New hope in combating number one killer of children
By Sam Nkurunziza
It’s just a little over a year since Rwanda introduced a pneumococcal conjugate vaccine known as PCV-7, which protects children against one of the most severe causes of pneumonia, and surprisingly the results seem positive.
Particularly in Nyamata, Bugesera an hour from Kigali, Rwanda’s capital, both residents and health workers admit that a significant change has been registered. As Dr. Dariya Mukamusoni, the director at the hospital explains: “The rate of hospitalization for pneumonia amongst infants has certainly declined suggesting that the decrease in infection rates in younger children is due to the vaccine. Of course as it is just one year after introduction of the vaccine, the full impact of the vaccine is still difficult to evaluate”, she adds.
Dr. Mukamusoni reckons that as much as the administration of the vaccine is a very important factor in the reduction of pneumonia and its associated complications, community health education also helps parents to understand the importance of immunisation.
She stresses that the more educated the parents are, the less the level of reported infections. Rwanda Introduced PCV7 in April 2009, thanks to lobbying by UNICEF and GAVI and a generous donation from Wyeth Corporation. UNICEF, GAVI and other partners have been supporting the Ministry of Health to strengthen systems for child health delivery, which has enabled Rwanda to be amongst the first developing countries to benefit from PCV7.

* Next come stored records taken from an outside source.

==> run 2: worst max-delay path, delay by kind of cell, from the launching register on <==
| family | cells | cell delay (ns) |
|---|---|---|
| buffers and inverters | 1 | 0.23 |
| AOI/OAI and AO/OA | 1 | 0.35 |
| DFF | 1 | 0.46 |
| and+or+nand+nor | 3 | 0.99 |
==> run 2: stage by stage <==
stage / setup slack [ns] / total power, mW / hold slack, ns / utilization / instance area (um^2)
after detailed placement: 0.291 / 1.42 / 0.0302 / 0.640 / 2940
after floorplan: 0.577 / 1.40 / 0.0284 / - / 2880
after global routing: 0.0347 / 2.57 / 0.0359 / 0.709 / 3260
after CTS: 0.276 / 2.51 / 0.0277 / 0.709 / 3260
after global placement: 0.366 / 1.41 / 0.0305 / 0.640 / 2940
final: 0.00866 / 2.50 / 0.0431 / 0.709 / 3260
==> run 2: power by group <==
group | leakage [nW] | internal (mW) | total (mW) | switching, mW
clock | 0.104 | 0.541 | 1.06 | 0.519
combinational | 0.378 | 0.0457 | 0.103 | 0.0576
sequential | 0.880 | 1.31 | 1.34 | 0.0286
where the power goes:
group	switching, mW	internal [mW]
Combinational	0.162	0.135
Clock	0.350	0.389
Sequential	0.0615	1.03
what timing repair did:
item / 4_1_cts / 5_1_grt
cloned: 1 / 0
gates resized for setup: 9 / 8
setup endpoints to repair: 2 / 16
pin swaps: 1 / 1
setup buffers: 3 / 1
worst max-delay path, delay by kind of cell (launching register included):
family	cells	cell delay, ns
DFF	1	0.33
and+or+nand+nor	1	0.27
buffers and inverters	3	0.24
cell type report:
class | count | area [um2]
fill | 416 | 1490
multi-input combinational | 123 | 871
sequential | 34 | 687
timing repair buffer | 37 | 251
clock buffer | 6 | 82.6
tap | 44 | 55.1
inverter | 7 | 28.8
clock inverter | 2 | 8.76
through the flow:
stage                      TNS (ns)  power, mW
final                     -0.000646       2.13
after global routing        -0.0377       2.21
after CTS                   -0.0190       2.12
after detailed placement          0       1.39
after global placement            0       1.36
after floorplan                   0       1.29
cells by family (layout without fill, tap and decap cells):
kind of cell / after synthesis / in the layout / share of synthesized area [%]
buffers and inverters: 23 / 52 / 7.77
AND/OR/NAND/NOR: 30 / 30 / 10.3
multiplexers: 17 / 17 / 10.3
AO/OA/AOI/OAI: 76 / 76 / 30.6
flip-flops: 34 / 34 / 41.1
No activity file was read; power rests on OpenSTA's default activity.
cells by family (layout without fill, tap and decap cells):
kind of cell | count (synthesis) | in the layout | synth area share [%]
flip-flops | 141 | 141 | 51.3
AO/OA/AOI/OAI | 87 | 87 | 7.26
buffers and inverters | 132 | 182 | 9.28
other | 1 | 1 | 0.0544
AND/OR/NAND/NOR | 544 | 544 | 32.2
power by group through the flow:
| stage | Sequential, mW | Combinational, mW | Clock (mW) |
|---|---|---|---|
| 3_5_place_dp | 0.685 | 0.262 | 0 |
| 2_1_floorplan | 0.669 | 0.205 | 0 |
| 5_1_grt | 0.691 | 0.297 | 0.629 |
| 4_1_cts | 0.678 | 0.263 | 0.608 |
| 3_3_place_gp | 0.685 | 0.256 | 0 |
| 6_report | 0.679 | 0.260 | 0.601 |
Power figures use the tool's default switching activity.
===== config.mk =====
export PLATFORM = sky130hd
export DESIGN_NAME = fir_decim_fifo
export DESIGN_NICKNAME = d
export VERILOG_FILES = /design/src/rtl/fir_decim_fifo.sv
export SDC_FILE = /design/constraint.sdc
export NUM_CORES = 1
export LEC_CHECK = 0
export CAP_MARGIN = 0
export CORE_MARGIN = 5
export CORE_UTILIZATION = 55
export CTS_BUF_LIST = sky130_fd_sc_hd__clkbuf_8
export DETAILED_ROUTE_END_ITERATION = 10
export HOLD_SLACK_MARGIN = 0.03
export PLACE_DENSITY = 0.75
export SYNTH_ARGS = -nofsm -noshare
export SYNTH_HDL_FRONTEND = slang
export SYNTH_SLANG_ARGS = --single-unit

===== constraint.sdc =====
create_clock -name clk -period 4.85 [get_ports clk]
set_clock_uncertainty 0.2 [all_clocks]
set_input_delay 0.97 -clock clk [delete_from_list [all_inputs] [get_ports clk]]
set_output_delay 0.97 -clock clk [all_outputs]
set_load 0.005 [all_outputs]

===== src/rtl/fir_decim_fifo.sv =====
// fir_decim_fifo: warm-up skip, decimation and FWFT buffering of FIR output samples.
//
// state  | meaning
// -------+------------------------------------------------------------
// WARMUP | discarding the first SKIP valid samples while the filter fills
// RUN    | keeping every DECIM-th valid sample into the FIFO
module fir_decim_fifo #(
    parameter int DECIM = 4,
    parameter int SKIP  = 63,
    parameter int DEPTH = 8
) (
    input  logic                     clk,
    input  logic                     rst_p,
    input  logic [15:0]              y_in,
    input  logic                     in_valid,
    output logic [15:0]              m_data,
    output logic                     m_valid,
    input  logic                     m_ready,
    output logic [$clog2(DEPTH):0]   level,
    output logic                     overflow,
    input  logic                     clr_ovf
);

    localparam int AW = $clog2(DEPTH);
    localparam int WW = (SKIP > 1) ? $clog2(SKIP) : 1;
    localparam int PW = (DECIM > 1) ? $clog2(DECIM) : 1;
    localparam logic [WW-1:0] WU_LAST  = WW'((SKIP > 0) ? SKIP - 1 : 0);
    localparam logic [PW-1:0] PH_LAST  = PW'(DECIM - 1);
    localparam logic [AW:0]   LVL_FULL = (AW + 1)'(DEPTH);

    typedef enum logic {
        WARMUP = 1'b0,
        RUN    = 1'b1
    } state_t;

    // With no warm-up requested the block comes out of reset already running.
    localparam state_t RST_STATE = (SKIP == 0) ? RUN : WARMUP;

    state_t          state, state_nxt;
    logic [WW-1:0]   wu_cnt;
    logic [PW-1:0]   phase;
    logic            wu_inc, ph_adv, keep;
    logic [15:0]     mem [DEPTH];
    logic [AW-1:0]   wr_ptr, rd_ptr;
    logic            pop, push, drop, full;

    // State register.
    always_ff @(posedge clk or posedge rst_p) begin
        if (rst_p) state <= RST_STATE;
        else       state <= state_nxt;
    end

    // Leave warm-up on the cycle that consumes the last discarded sample.
    always_comb begin
        state_nxt = state;
        if (state == WARMUP && in_valid && wu_cnt == WU_LAST)
            state_nxt = RUN;
    end

    // Per-cycle strobes derived from the current state.
    always_comb begin
        wu_inc = 1'b0;
        ph_adv = 1'b0;
        keep   = 1'b0;
        if (in_valid) begin
            if (state == WARMUP) begin
                wu_inc = 1'b1;
            end else begin
                ph_adv = 1'b1;
                keep   = (phase == '0);
            end
        end
    end

    // Warm-up sample counter and decimation phase.
    always_ff @(posedge clk or posedge rst_p) begin
        if (rst_p) begin
            wu_cnt <= '0;
            phase  <= '0;
        end else begin
            if (wu_inc)
                wu_cnt <= wu_cnt + 1'b1;
            if (ph_adv)
                phase <= (phase == PH_LAST) ? '0 : phase + 1'b1;
        end
    end

    assign full    = (level == LVL_FULL);
    assign m_valid = (level != '0);
    assign pop     = m_valid && m_ready;
    // A pop in the same cycle frees the slot, so push at full is lossless.
    assign push    = keep && (!full || pop);
    assign drop    = keep && full && !pop;
    assign m_data  = mem[rd_ptr];

    // Sample storage; contents need no reset since level gates visibility.
    always_ff @(posedge clk) begin
        if (push)
            mem[wr_ptr] <= y_in;
    end

    // Pointers, occupancy and sticky overflow (set beats clear).
    always_ff @(posedge clk or posedge rst_p) begin
        if (rst_p) begin
            wr_ptr   <= '0;
            rd_ptr   <= '0;
            level    <= '0;
            overflow <= 1'b0;
        end else begin
            if (push)
                wr_ptr <= wr_ptr + 1'b1;
            if (pop)
                rd_ptr <= rd_ptr + 1'b1;
            case ({push, pop})
                2'b10:   level <= level + 1'b1;
                2'b01:   level <= level - 1'b1;
                default: level <= level;
            endcase
            if (drop)
                overflow <= 1'b1;
            else if (clr_ovf)
                overflow <= 1'b0;
        end
    end

endmodule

And a typical immunization day at Nyamata health centre attests to that fact. Here, as in other health centres, hundreds of parents turn up on designated days – in Nyamata on Wednesday and Friday - to have their children immunized and hear from nurses and community health workers about various topics, including breastfeeding, nutrition, family planning, etc.
Pierre Rwigamba is one of the fathers who had turned up with his 4-month old son, Kecy Rwigamba. “When my wife is busy”, he explains, “I find it responsible to bring the baby for immunization. I understand that the good growth and development of a child is a collective responsibility of both parents.” A driver by profession, Rwigamba is keen to benefit from the opportunity of having Rwanda as the first developing country to have the pneumococcal vaccine because he is sure that if other developing countries do the same, it would be beneficial for the future generation. Available statistics indicate that pneumonia claims nearly one million lives each year - more than AIDS, tuberculosis and malaria combined. Projections show that if all other countries followed suit, 5.4 million child deaths could be prevented in the next 20 years.
According to Doune Porter, a spokesperson of the Global Alliance for Vaccines and Immunization (GAVI), it is important to let wealthy countries know that more than 1.5 million children needlessly die of pneumonia around the world each year, despite the fact that the disease is both is both treatable and preventable.
“Most people in the western world think that pneumonia only kills old people yet in Africa it’s the number one killer of children”, explains Porter. “This should be a reason for all donor governments to work hard and make sure that children in all these developing countries get access to these vaccines.”
After touring and talking to parents, health workers and having had a firsthand experience of the health service delivery in Rwanda’s hospitals and health centres, Porter confessed, “I am very impressed with the health education and the work of the community outreach health workers.” She said, she hoped government investments in vaccines to prevent these child deaths would increase in the next few years.
Many private partners are also working to deliver vaccines where they are most needed. Earlier this year, the Bill & Melinda Gates Foundation announced it would make an investment of $10 billion in the next 10 years towards immunization.
If Rwanda continues along the path to accelerate child health, it is sure to be amongst the top countries to reach the MDGs to improve child survival in the years to come.